Normally, postfix operator reductions (and function call and array indexing are conceptually postfix operators) never participate in shift-reduce conflicts precisely because there is practically never a possible shift after a postfix operator. If there were such a shift, the operator would be infix, not postfix. You could imagine a grammar in which an operator symbol could be either an infix and a postfix operator, by analogy with operators like - which could be either infix or prefix. But it turns out that the situation is not symmetric for reasons beyond the scope of this answer. [Note 2]

To get back to the original question: We've seen that the shift/reduce conflict is between the reduction expression: DECREASE expression (in this case) and the terminals PARENTHESIS_OPEN and SQUARE_OPEN, and it cannot be resolved because PARENTHESIS_OPEN and SQUARE_OPEN are not listed in your precedence levels. So the solution is to list them:

/* ... */
%left PERCENT STAR SLASH
%precedence TILDE NOT DECREASE INCREASE
%precedence PARENTHESIS_OPEN SQUARE_OPEN

Note that I changed the last %left and %right to %precedence, which is a bison extension which allows you to define a precedence level for operators for which associativity is meaningless. I did that because I think it is clearer. [Note 3]

Notes

  1. There is really very little good to be said for using PARENTHESIS_OPEN rather than the much simpler and more readable '('. Yacc and bison allow single character tokens to be single-quoted like that precisely to allow for the readability of

    expression:  expression '(' expressions ')'
    expression:  expression '[' expressions ']'
    

    That also simplifies your (f)lex scanner, because a single fallback rule can handle all four of those tokens, and all the other single character tokens, including the ones you have yet to add to your grammar:

          /* Put this rule at the end of your ruleset */ 
    .    { return *yytext;}
    
  2. For example, suppose that ! could be postfix or infix, and consider the expression a!-b*4. The ambiguity here ((a!)-b or a!(-b)) is compounded by the fact that the binary bang, minus and multiply operators also have active precedence rules.

  3. Unary operators, whether prefix or postfix, don't have associativity because associativity only applies to binary operators.
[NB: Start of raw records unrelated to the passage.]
==> config.mk <==
export PLATFORM = sky130hd
export DESIGN_NAME = multilevel_feedback_queue_scheduler_top
export DESIGN_NICKNAME = d
export VERILOG_FILES = /design/src/hdl/mfq_pkg.sv /design/src/hdl/multilevel_feedback_queue_scheduler_top.sv /design/src/hdl/mfq_cfg.sv /design/src/hdl/mfq_engine.sv
export SDC_FILE = /design/constraint.sdc
export NUM_CORES = 2
export LEC_CHECK = 0
export BUFFER_PORTS_ARGS = -buffer_cell sky130_fd_sc_hd__buf_2
export CORE_MARGIN = 10
export CORE_UTILIZATION = 47
export CTS_CLUSTER_DIAMETER = 200
export DETAILED_ROUTE_END_ITERATION = 8
export PLACE_DENSITY = 0.74
export SYNTH_ARGS = -nofsm -noshare
export SYNTH_HDL_FRONTEND = slang
export SYNTH_HIERARCHICAL = 1
export SYNTH_SLANG_ARGS = --single-unit
==> constraint.sdc <==
create_clock -name i_clk -period 8.03 [get_ports i_clk]
set_clock_uncertainty 0.1 [all_clocks]
set_input_delay 1.606 -clock i_clk [delete_from_list [all_inputs] [get_ports i_clk]]
set_output_delay 1.606 -clock i_clk [all_outputs]
set_load 0.02 [all_outputs]
### src/assert_macros.svh
// Assertion helpers for the RTL files; clp_parser includes them.
// CLP_ASSERT is sampled on the clock and switched off while reset is held.
// CLP_ASSERT_ANY is sampled on the clock at every edge, reset or not.
`ifndef ASSERT_MACROS_SVH
`define ASSERT_MACROS_SVH

`define CLP_ASSERT(label, prop) \
  label: assert property (@(posedge clk_i) disable iff (!rst_ni) prop) \
    else $error("%m: assertion failed");

`define CLP_ASSERT_ANY(label, prop) \
  label: assert property (@(posedge clk_i) prop) \
    else $error("%m: assertion failed");

`endif

### src/clp_pkg.sv
`timescale 1ns / 1ps

package clp_pkg;

  // Characters that the parser recognises.
  localparam logic [7:0] CHAR_CR     = 8'h0D;
  localparam logic [7:0] CHAR_EQUALS = 8'h3D;
  localparam logic [7:0] CHAR_ZERO   = 8'h30;
  localparam logic [7:0] CHAR_NINE   = 8'h39;
  localparam logic [7:0] CHAR_A      = 8'h41;
  localparam logic [7:0] CHAR_Z      = 8'h5A;

  // Command letters as held in the seven bit opcode.
  localparam logic [6:0] OP_A = 7'h41;
  localparam logic [6:0] OP_B = 7'h42;
  localparam logic [6:0] OP_C = 7'h43;
  localparam logic [6:0] OP_E = 7'h45;
  localparam logic [6:0] OP_O = 7'h4F;
  localparam logic [6:0] OP_R = 7'h52;
  localparam logic [6:0] OP_S = 7'h53;
  localparam logic [6:0] OP_T = 7'h54;
  localparam logic [6:0] OP_U = 7'h55;
  localparam logic [6:0] OP_V = 7'h56;
  localparam logic [6:0] OP_W = 7'h57;
  localparam logic [6:0] OP_Z = 7'h5A;

  // Index limits of the indexed commands.
  localparam logic [7:0] ChannelMax  = 8'd8;
  localparam logic [7:0] EepromItems = 8'd16;
  localparam logic [7:0] UsbPorts    = 8'd2;

  typedef enum logic [1:0] {
    ST_OK        = 2'd0,
    ST_UNKNOWN   = 2'd1,
    ST_BAD_INDEX = 2'd2,
    ST_NO_SET    = 2'd3
  } clp_status_e;

  // One received byte waiting in the input register.
  typedef struct packed {
    logic       valid;
    logic [7:0] rx_byte;
  } clp_byte_t;

  // One decoded command.
  typedef struct packed {
    logic [6:0]  opcode;
    logic [7:0]  entry_index;
    logic        is_write;
    logic [31:0] write_value;
    clp_status_e status;
  } clp_cmd_t;

endpackage

### src/clp_if.sv
`timescale 1ns / 1ps

// Received byte channel.
interface clp_rx_if;
  logic       valid;
  logic       ready;
  logic [7:0] rx_byte;

  modport source (output valid, output rx_byte, input ready);
  modport sink (input valid, input rx_byte, output ready);
endinterface

// Decoded command channel.
interface clp_cmd_if;
  logic        valid;
  logic        ready;
  logic [6:0]  opcode;
  logic [7:0]  entry_index;
  logic        is_write;
  logic [31:0] write_value;
  logic [1:0]  status;

  modport source (
    output valid, output opcode, output entry_index, output is_write,
    output write_value, output status, input ready
  );
  modport sink (
    input valid, input opcode, input entry_index, input is_write,
    input write_value, input status, output ready
  );
endinterface

### src/clp_in_stage.sv
`timescale 1ns / 1ps

module clp_in_stage import clp_pkg::*; (
  input  logic      clk_i,
  input  logic      rst_ni,
  clp_rx_if.sink    rx_i,
  input  logic      take_i,
  output clp_byte_t byte_o
);

  logic       valid_q;
  logic [7:0] byte_q;

  // The register can be refilled when it is empty or its item leaves now.
  assign rx_i.ready = !valid_q || take_i;

  always_ff @(posedge clk_i or negedge rst_ni) begin
    if (!rst_ni) begin
      valid_q <= 1'b0;
    end else if (rx_i.ready) begin
      valid_q <= rx_i.valid;
    end
  end

  // Payload is only loaded on an accepted item.
  always_ff @(posedge clk_i) begin
    if (rx_i.valid && rx_i.ready) begin
      byte_q <= rx_i.rx_byte;
    end
  end

  assign byte_o.valid   = valid_q;
  assign byte_o.rx_byte = byte_q;

endmodule

### src/clp_parser.sv
`timescale 1ns / 1ps

`include "assert_macros.svh"

module clp_parser import clp_pkg::*; #(
  parameter logic [7:0] EepromItems = clp_pkg::EepromItems,
  parameter logic [7:0] UsbPorts    = clp_pkg::UsbPorts
) (
  input  logic      clk_i,
  input  logic      rst_ni,
  input  clp_byte_t byte_i,
  input  logic      out_free_i,
  output logic      take_o,
  output logic      push_o,
  output clp_cmd_t  cmd_o
);

  typedef enum logic [2:0] {
    PH_IDLE = 3'd0,
    PH_CMD  = 3'd1,
    PH_EQ   = 3'd2,
    PH_DATA = 3'd3,
    PH_WAIT = 3'd4
  } phase_e;

  phase_e      phase_q, phase_d;
  logic [6:0]  opcode_q, opcode_d;
  logic [7:0]  index_q, index_d;
  logic        write_q, write_d;
  logic [31:0] value_q, value_d;

  logic        is_cr;
  logic        is_eq;
  logic        is_digit;
  logic        is_letter;
  logic [3:0]  digit;
  logic [7:0]  index_next;
  logic [31:0] value_next;
  logic        emit;
  clp_status_e status;

  // Character classes of the byte in the input register.
  assign is_cr     = (byte_i.rx_byte == CHAR_CR);
  assign is_eq     = (byte_i.rx_byte == CHAR_EQUALS);
  assign is_digit  = (byte_i.rx_byte >= CHAR_ZERO) && (byte_i.rx_byte <= CHAR_NINE);
  assign is_letter = (byte_i.rx_byte >= CHAR_A) && (byte_i.rx_byte <= CHAR_Z);
  assign digit     = 4'(byte_i.rx_byte - CHAR_ZERO);

  // Decimal accumulation as x*8 + x*2 + digit, wrapping at the register width.
  assign index_next = {index_q[4:0], 3'b000} + {index_q[6:0], 1'b0} + {4'b0000, digit};
  assign value_next = {value_q[28:0], 3'b000} + {value_q[30:0], 1'b0} + {28'd0, digit};

  // Next state of the parser for the current byte.
  always_comb begin
    phase_d  = phase_q;
    opcode_d = opcode_q;
    index_d  = index_q;
    write_d  = write_q;
    value_d  = value_q;
    emit     = 1'b0;
    unique case (phase_q)
      PH_IDLE: begin
        if (is_letter) begin
          opcode_d = byte_i.rx_byte[6:0];
          index_d  = '0;
          write_d  = 1'b0;
          value_d  = '0;
          phase_d  = PH_CMD;
        end
      end
      PH_CMD: begin
        if (is_cr) begin
          emit    = 1'b1;
          phase_d = PH_IDLE;
        end else if (is_eq) begin
          write_d = 1'b1;
          phase_d = PH_EQ;
        end else if (is_digit) begin
          index_d = index_next;
        end
      end
      PH_EQ: begin
        if (is_cr) begin
          emit    = 1'b1;
          phase_d = PH_IDLE;
        end else if (is_digit) begin
          value_d = {28'd0, digit};
          phase_d = PH_DATA;
        end else begin
          phase_d = PH_WAIT;
        end
      end
      PH_DATA: begin
        if (is_cr) begin
          emit    = 1'b1;
          phase_d = PH_IDLE;
        end else if (is_digit) begin
          value_d = value_next;
        end else begin
          phase_d = PH_WAIT;
        end
      end
      PH_WAIT: begin
        if (is_cr) begin
          phase_d = PH_IDLE;
        end
      end
      default: begin
        phase_d = PH_IDLE;
      end
    endcase
  end

  // Status of the held command by its letter.
  always_comb begin
    unique case (opcode_q) inside
      OP_A: begin
        if (write_q) begin
          status = ST_NO_SET;
        end else begin
          status = (index_q == 8'd1) ? ST_OK : ST_BAD_INDEX;
        end
      end
      OP_B, OP_S, OP_V: begin
        status = write_q ? ST_NO_SET : ST_OK;
      end
      OP_C: begin
        status = (index_q <= ChannelMax) ? ST_OK : ST_BAD_INDEX;
      end
      OP_E: begin
        status = (index_q < EepromItems) ? ST_OK : ST_BAD_INDEX;
      end
      OP_U: begin
        status = (index_q >= 8'd1 && index_q <= UsbPorts) ? ST_OK : ST_BAD_INDEX;
      end
      OP_O, OP_R, OP_T, OP_W: begin
        status = ST_OK;
      end
      default: begin
        status = ST_UNKNOWN;
      end
    endcase
  end

  // A byte that ends a command waits until the result register has room.
  assign take_o = byte_i.valid && (!emit || out_free_i);
  assign push_o = byte_i.valid && emit && out_free_i;

  // Parser state advances once per consumed item.
  always_ff @(posedge clk_i or negedge rst_ni) begin
    if (!rst_ni) begin
      phase_q  <= PH_IDLE;
      opcode_q <= '0;
      index_q  <= '0;
      write_q  <= 1'b0;
      value_q  <= '0;
    end else if (take_o) begin
      phase_q  <= phase_d;
      opcode_q <= opcode_d;
      index_q  <= index_d;
      write_q  <= write_d;
      value_q  <= value_d;
    end
  end

  assign cmd_o.opcode      = opcode_q;
  assign cmd_o.entry_index = index_q;
  assign cmd_o.is_write    = write_q;
  assign cmd_o.write_value = value_q;
  assign cmd_o.status      = status;

  // A command only leaves from one of the line phases.
  `CLP_ASSERT(a_emit_phase, emit |-> (phase_q == PH_CMD || phase_q == PH_EQ || phase_q == PH_DATA))
  // Every emitted command carries a capital letter.
  `CLP_ASSERT(a_push_letter, push_o |-> (cmd_o.opcode >= OP_A && cmd_o.opcode <= OP_Z))
  // After a command is pushed the parser is back at the start of a line.
  `CLP_ASSERT(a_push_idle, push_o |=> (phase_q == PH_IDLE))
  // A stalled byte leaves the parser state untouched.
  `CLP_ASSERT(a_stall_hold, (byte_i.valid && !take_o) |=> ($stable(phase_q) && $stable(value_q)))
  // A push never overwrites a result that is still waiting.
  `CLP_ASSERT_ANY(a_push_room, push_o |-> out_free_i)

endmodule

### src/clp_out_stage.sv
`timescale 1ns / 1ps

module clp_out_stage import clp_pkg::*; (
  input  logic      clk_i,
  input  logic      rst_ni,
  input  logic      push_i,
  input  clp_cmd_t  cmd_i,
  output logic      out_free_o,
  clp_cmd_if.source cmd_o
);

  logic     valid_q;
  clp_cmd_t cmd_q;

  // Room for a new result when empty or when the waiting one is taken now.
  assign out_free_o = !valid_q || cmd_o.ready;

  always_ff @(posedge clk_i or negedge rst_ni) begin
    if (!rst_ni) begin
      valid_q <= 1'b0;
    end else if (out_free_o) begin
      valid_q <= push_i;
    end
  end

  always_ff @(posedge clk_i) begin
    if (push_i) begin
      cmd_q <= cmd_i;
    end
  end

  assign cmd_o.valid       = valid_q;
  assign cmd_o.opcode      = cmd_q.opcode;
  assign cmd_o.entry_index = cmd_q.entry_index;
  assign cmd_o.is_write    = cmd_q.is_write;
  assign cmd_o.write_value = cmd_q.write_value;
  assign cmd_o.status      = cmd_q.status;

endmodule

### src/ascii_command_line_parser_top.sv
`timescale 1ns / 1ps

// Command line parser: takes one received character per item on rx_i and,
// for every line of the form letter, optional decimal index, optional '='
// and decimal value, ended by a carriage return, delivers one decoded command
// with its status on cmd_o; a line whose value is malformed yields nothing.
// The block accepts one character in every cycle while input is not held
// back. A character passes an input register, the parser state update and a
// result register, which takes a command as its carriage return is consumed.
// Input is held back only while a finished command waits in the result
// register and the carriage return of the next command waits in the input
// register.

module ascii_command_line_parser_top import clp_pkg::*; #(
  parameter logic [7:0] EepromItems = clp_pkg::EepromItems,
  parameter logic [7:0] UsbPorts    = clp_pkg::UsbPorts
) (
  input  logic      clk_i,
  input  logic      rst_ni,
  clp_rx_if.sink    rx_i,
  clp_cmd_if.source cmd_o
);

  clp_byte_t byte_w;
  clp_cmd_t  cmd_w;
  logic      take_w;
  logic      push_w;
  logic      out_free_w;

  clp_in_stage u_in_stage (
    .clk_i  (clk_i),
    .rst_ni (rst_ni),
    .rx_i   (rx_i),
    .take_i (take_w),
    .byte_o (byte_w)
  );

  clp_parser #(
    .EepromItems (EepromItems),
    .UsbPorts    (UsbPorts)
  ) u_parser (
    .clk_i      (clk_i),
    .rst_ni     (rst_ni),
    .byte_i     (byte_w),
    .out_free_i (out_free_w),
    .take_o     (take_w),
    .push_o     (push_w),
    .cmd_o      (cmd_w)
  );

  clp_out_stage u_out_stage (
    .clk_i      (clk_i),
    .rst_ni     (rst_ni),
    .push_i     (push_w),
    .cmd_i      (cmd_w),
    .out_free_o (out_free_w),
    .cmd_o      (cmd_o)
  );

endmodule

### src/flat_wrapper.sv
// flat-port wrapper written by rule: the top's interface ports become plain ports
module ascii_command_line_parser_top_flat import clp_pkg::*;
#(
  parameter logic [7:0] EepromItems = clp_pkg::EepromItems,
  parameter logic [7:0] UsbPorts    = clp_pkg::UsbPorts
)
  (clk_i, rst_ni, rx_i_valid, rx_i_rx_byte, rx_i_ready, cmd_o_valid, cmd_o_opcode, cmd_o_entry_index, cmd_o_is_write, cmd_o_write_value, cmd_o_status, cmd_o_ready);
  clp_rx_if rx_i_i ();
  clp_cmd_if cmd_o_i ();
  input  logic clk_i;
  input  logic rst_ni;
  input wire logic [$bits(rx_i_i.valid)-1:0] rx_i_valid;
  input wire logic [$bits(rx_i_i.rx_byte)-1:0] rx_i_rx_byte;
  output wire logic [$bits(rx_i_i.ready)-1:0] rx_i_ready;
  output wire logic [$bits(cmd_o_i.valid)-1:0] cmd_o_valid;
  output wire logic [$bits(cmd_o_i.opcode)-1:0] cmd_o_opcode;
  output wire logic [$bits(cmd_o_i.entry_index)-1:0] cmd_o_entry_index;
  output wire logic [$bits(cmd_o_i.is_write)-1:0] cmd_o_is_write;
  output wire logic [$bits(cmd_o_i.write_value)-1:0] cmd_o_write_value;
  output wire logic [$bits(cmd_o_i.status)-1:0] cmd_o_status;
  input wire logic [$bits(cmd_o_i.ready)-1:0] cmd_o_ready;
  assign rx_i_i.valid = rx_i_valid;
  assign rx_i_i.rx_byte = rx_i_rx_byte;
  assign rx_i_ready = rx_i_i.ready;
  assign cmd_o_valid = cmd_o_i.valid;
  assign cmd_o_opcode = cmd_o_i.opcode;
  assign cmd_o_entry_index = cmd_o_i.entry_index;
  assign cmd_o_is_write = cmd_o_i.is_write;
  assign cmd_o_write_value = cmd_o_i.write_value;
  assign cmd_o_status = cmd_o_i.status;
  assign cmd_o_i.ready = cmd_o_ready;
  ascii_command_line_parser_top #(.EepromItems(EepromItems), .UsbPorts(UsbPorts)) u_core (.clk_i(clk_i), .rst_ni(rst_ni), .rx_i(rx_i_i), .cmd_o(cmd_o_i));
endmodule
### config.mk
export PLATFORM = sky130hd
export DESIGN_NAME = ascii_command_line_parser_top_flat
export DESIGN_NICKNAME = d
export VERILOG_FILES = /design/src/clp_pkg.sv /design/src/clp_if.sv /design/src/clp_in_stage.sv /design/src/clp_parser.sv /design/src/clp_out_stage.sv /design/src/ascii_command_line_parser_top.sv /design/src/flat_wrapper.sv
export VERILOG_INCLUDE_DIRS = /design/src /design/src/src
export SDC_FILE = /design/constraint.sdc
export NUM_CORES = 1
export LEC_CHECK = 0
export BUFFER_PORTS_ARGS = -buffer_cell sky130_fd_sc_hd__buf_4
export CORE_ASPECT_RATIO = 0.9
export CORE_MARGIN = 4
export CORE_UTILIZATION = 30
export DETAILED_ROUTE_END_ITERATION = 10
export GPL_TIMING_DRIVEN = 0
export HOLD_SLACK_MARGIN = 0.05
export PLACE_DENSITY = 0.45
export SYNTH_ARGS = -nofsm -noshare
export SYNTH_HDL_FRONTEND = slang
export SYNTH_HIERARCHICAL = 1
export SYNTH_SLANG_ARGS = --single-unit
### constraint.sdc
create_clock -name clk_i -period 3.97 [get_ports clk_i]
set_clock_uncertainty 0.15 [all_clocks]
set_input_delay 0.1985 -clock clk_i [delete_from_list [all_inputs] [get_ports clk_i]]
set_output_delay 0.1985 -clock clk_i [all_outputs]
set_load 0.05 [all_outputs]
==> run_results.csv, run 1 <==
group,metric,value,unit
min_path,worstHoldPathType,"primary input to asynchronous set/reset pin",
logic_synthesis,synthSimpleGateAreaFrac,11.9,%
critical_path,crit_type,"flip-flop to flip-flop",
critical_path,worstPathMaxFanout,4,
logic_synthesis,synth_compound_area_share,16.8,%
sta,rsz0062_at_grt,"no",
run,cap_violations,0,
placement,place_congestion,0.844,
floorplan,die_h,146,um
sta,max_freq,270,MHz
logic_synthesis,syn_avg_cell_area,11.1,sq um
critical_path,end_kind,"flip-flop",
cells_and_area,final_core_util,36.5,%
grt,grt.total_usage,12.9,%
critical_path,critical-path-top-delay-family,"compound AO/OA/AOI/OAI gates",
logic_synthesis,synth_top_family_by_area,"compound AO/OA/AOI/OAI gates",
floorplan,die_w,161,um
power,total_power,0.00304,W
critical_path,cp.arrival,3.77,ns
logic_synthesis,synth_ff_type,"edfxtp_1",
logic_synthesis,synth_area_leader_cell,"edfxtp_1",
cts,path_clk_slew,0.08,ns
critical_path,crit_path_start_kind,"flip-flop",
logic_synthesis,ys_seq_area_share,48.3,%
logic_synthesis,synthArstFlopShare,47.7,%
power,power.leakage,3.50,nW
cts,cts_num_sinks,111,
cells_and_area,nets,741,
logic_synthesis,synth_cell_types,68,
critical_path,cp.required,4.03,ns
sta,hold_viol,0,
critical_path,critPathSlowestCell,"fa_1",
logic_synthesis,synthMuxAreaShare,1.36,%
floorplan,io_pins,64,
floorplan,num_rows,50,
cts,clockRootBuffer,"clkbuf_16",
cells_and_area,n_antenna_cell,0,
status,status,"finished, final reports clean",
logic_synthesis,synthCells,570,
sta,report.final.slew_viol_count,0,
grt,grt_max_degree,54,
routing,vias,4583,
floorplan,core_area,20800,sq um
sta,period_minus_slack,3.71,ns
logic_synthesis,syn-num-nets,654,
power,peakVddDrop,185,uV
routing,drtIter0Drc,214,
critical_path,path_cells,"inv_1, fa_1, inv_1, ha_1, a211oi_1, o21ai_1, a41oi_1, nand2_1, a2111oi_2, o21ai_0, xnor2_1, o21ai_0",
power,powerDensity,399,nW/um^2
cells_and_area,fillCellCount,2078,
routing,avgViaCountPerCell,4.83,
logic_synthesis,yosysMostFrequentCell,"nand2_1",
routing,ant_nets,0,
logic_synthesis,synthXorXnorAreaFrac,4.69,%
routing,drc,0,
grt,grt.overflow.total,0,
logic_synthesis,synth_edf_count,58,
sta,whs,0.299,ns
logic_synthesis,ys_seq_elements,111,
logic_synthesis,netlist_area,6350,sq um
floorplan,start_util,30.5,%
logic_synthesis,synth_top_area_share,27.4,%
cells_and_area,areaGrowthSynthToFinish,19.8,%
cts,htreeDepth,3,
sta,slew_headroom,32.9,%
grt,antenna_found_initial,0,
grt,grt_pass1_wl,24500,um
cells_and_area,drive_above_1_share,17.7,%
routing,wl,14600,um
cts,cts_made_buffers,9,
sta,worst_slack,0.264,ns
routing,first_pass_iters,4,
logic_synthesis,synthTopCellsByArea,"edfxtp_1, dfrtp_1, ha_1",
cts,insertion_delay,0.35,ns
logic_synthesis,ys_top_cells_by_count,"nand2_1, ha_1, edfxtp_1, dfrtp_1, o21ai_0",
routing,wire_per_inst,15.4,um
placement,hpwl,10800,um
logic_synthesis,synthAdderAreaFrac,14.7,%
critical_path,crit_path_max_incr_delay,0.54,ns
cts,cts_tree,"built",
sta,fin_crit_sh,93.3,%
cts,clock_path_buffers,2,
placement,io_buffers,63,
logic_synthesis,synth_warnings,6,
sta,setup_viol,0,
grt,first_global_vias,4537,
floorplan,die_area,23600,sq um
critical_path,path_buf_inv,2,
sta,worst_slew_pin_slew,1.00,ns
placement,place_ws,0.0198,ns
-- cells by family after synthesis --
logic type	Yosys count
compound gates	159
xor+xnor	34
fa+ha+maj	72
buf+inv	35
flops	111
mux	8
simple gates	151
-- worst paths after layout --
path	from	endpoint	slack (ns)	cells after the start
worst max-delay path	u_core/u_in_stage/byte_q[3]$_DFFE_PP_	u_core/u_parser/value_q[29]$_DFFE_PN0P_	0.26	12
min in group clk_i	u_core/u_parser/value_q[31]$_DFFE_PN0P_	u_core/u_out_stage/cmd_o.write_value[31]$_DFFE_PP_	0.30	0
worst min-delay path	rst_ni	u_core/u_parser/index_q[6]$_DFFE_PN0P_	0.30	2
worst max register to register	u_core/u_in_stage/byte_q[3]$_DFFE_PP_	u_core/u_parser/value_q[29]$_DFFE_PN0P_	0.26	12
max in group asynchronous	rst_ni	u_core/u_parser/value_q[15]$_DFFE_PN0P_	2.89	2
worst min register to register	u_core/u_parser/value_q[31]$_DFFE_PN0P_	u_core/u_out_stage/cmd_o.write_value[31]$_DFFE_PP_	0.30	0
-- metal layers --
layer | up-vias | GRT usage, % | wire (um)
met3 | 20 | 1.98 | 536
li1 | 2299 | - | -
met2 | 87 | 18.9 | 6200
met1 | 2177 | 19.3 | 7600
met5 | - | 0 | 0
met4 | 0 | 4.78 | 291
-- worst register-to-register path, cell delays in order (launching register included) --
cell	delay (ns)
edfxtp_1	0.42
inv_1	0.08
fa_1	0.54
inv_1	0.07
ha_1	0.31
a211oi_1	0.31
o21ai_1	0.21
a41oi_1	0.38
nand2_1	0.19
a2111oi_2	0.44
o21ai_0	0.21
xnor2_1	0.17
o21ai_0	0.08
-- timing repair --
| action | CTS | global route |
|---|---|---|
| setup buffers | 1 | 0 |
| hold buffers | 11 | 0 |
| endpoints found under the setup margin | 1 | 0 |
| endpoints found under the hold margin | 63 | 0 |
| resized for setup | 0 | 0 |
-- metrics by stage --
stage	setup TNS (ns)	instances	instance area (sq um)
after floorplan	0	570	6350
final	0	948	7610
after global placement	-2.94	919	7190
after global routing	0	948	7610
after detailed placement	0	920	7210
after CTS	0	948	7610
-- final cells by class --
class	count	area [sq um]	area share (%)
clock inverters	7	55.1	0.724
clock buffers	9	225	2.96
plain buffers	16	76.3	1.00
flip-flops and latches	111	3070	40.3
multi-input cells	424	3140	41.3
well taps	286	358	4.70
inverters	19	71.3	0.937
repair buffers	76	611	8.02
-- power by group --
group	internal, W	switching [W]
logic	0.000314	0.000397
clock network	0.000434	0.000436
registers	0.00132	0.000134
total	0.00207	0.000967
-- registers in the layout, summed over array words and instances, names as in the netlist --
register and cells:
u_core/u_in_stage/valid_q 1, u_core/u_parser/phase_q 3, u_core/u_parser/index_q 8, u_core/u_out_stage/cmd_o.valid 1, u_core/u_parser/opcode_q 7, u_core/u_in_stage/byte_q 8, u_core/u_out_stage/cmd_o.write_value 32, u_core/u_parser/value_q 32
u_core/u_out_stage/cmd_o.entry_index 8, u_core/u_parser/write_q 1, u_core/u_out_stage/cmd_o.status 2, u_core/u_out_stage/cmd_o.is_write 1, u_core/u_out_stage/cmd_o.opcode 7
-- cells in the final DEF (no fill, tap or decap), types with 5 or more instances in the layout --
master,n
a21o_1,23
a21oi_1,24
buf_2,6
buf_4,66
clkbuf_1,6
clkbuf_16,9
dfrtp_1,53
dlygate4sd3_1,11
edfxtp_1,58
ha_1,68
inv_1,18
mux2_2,5
nand2_1,69
nand2b_1,5
nand3_1,8
nand4_1,7
nor2_1,18
nor2b_1,6
nor3_1,9
o21a_1,6
o21ai_0,47
o21ai_1,6
o31ai_1,16
xnor2_1,21
xor2_1,13
No activity file was read; power rests on OpenSTA's default activity.
==> run 2, diff against run 1 <==
==> constraint.sdc (replaced) <==
create_clock -name clk_i -period 3.1 [get_ports clk_i]
set_clock_uncertainty 0.15 [all_clocks]
set_input_delay 0.155 -clock clk_i [delete_from_list [all_inputs] [get_ports clk_i]]
set_output_delay 0.155 -clock clk_i [all_outputs]
set_load 0.05 [all_outputs]
==> run 2 against run 1 <==
The run now ends with setup timing left; global-route usage is 0.29 points higher; combinational power is 42% higher; worst setup slack got worse by 0.30 ns; largest cell class unchanged; largest power group unchanged.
Associativity is why a + b + c is (a + b) + c while a = b = c is a = (b = c). In contrast, there is only one way to parse --a or !!a (or combinations thereof). (This is also clear if you think about how precedence relations affect shift-reduce conflict resolutions. What is the conflict which would require a unary reduction ('!' expression .) to be compared with a ! lookahead symbol? In the case of dual-purposed operators like '-', we need to change the precedence of the reduction to a pseudo-terminal (%prec UMINUS), after which it's clear that associativity cannot apply because UMINUS cannot possibly be a lookahead symbol.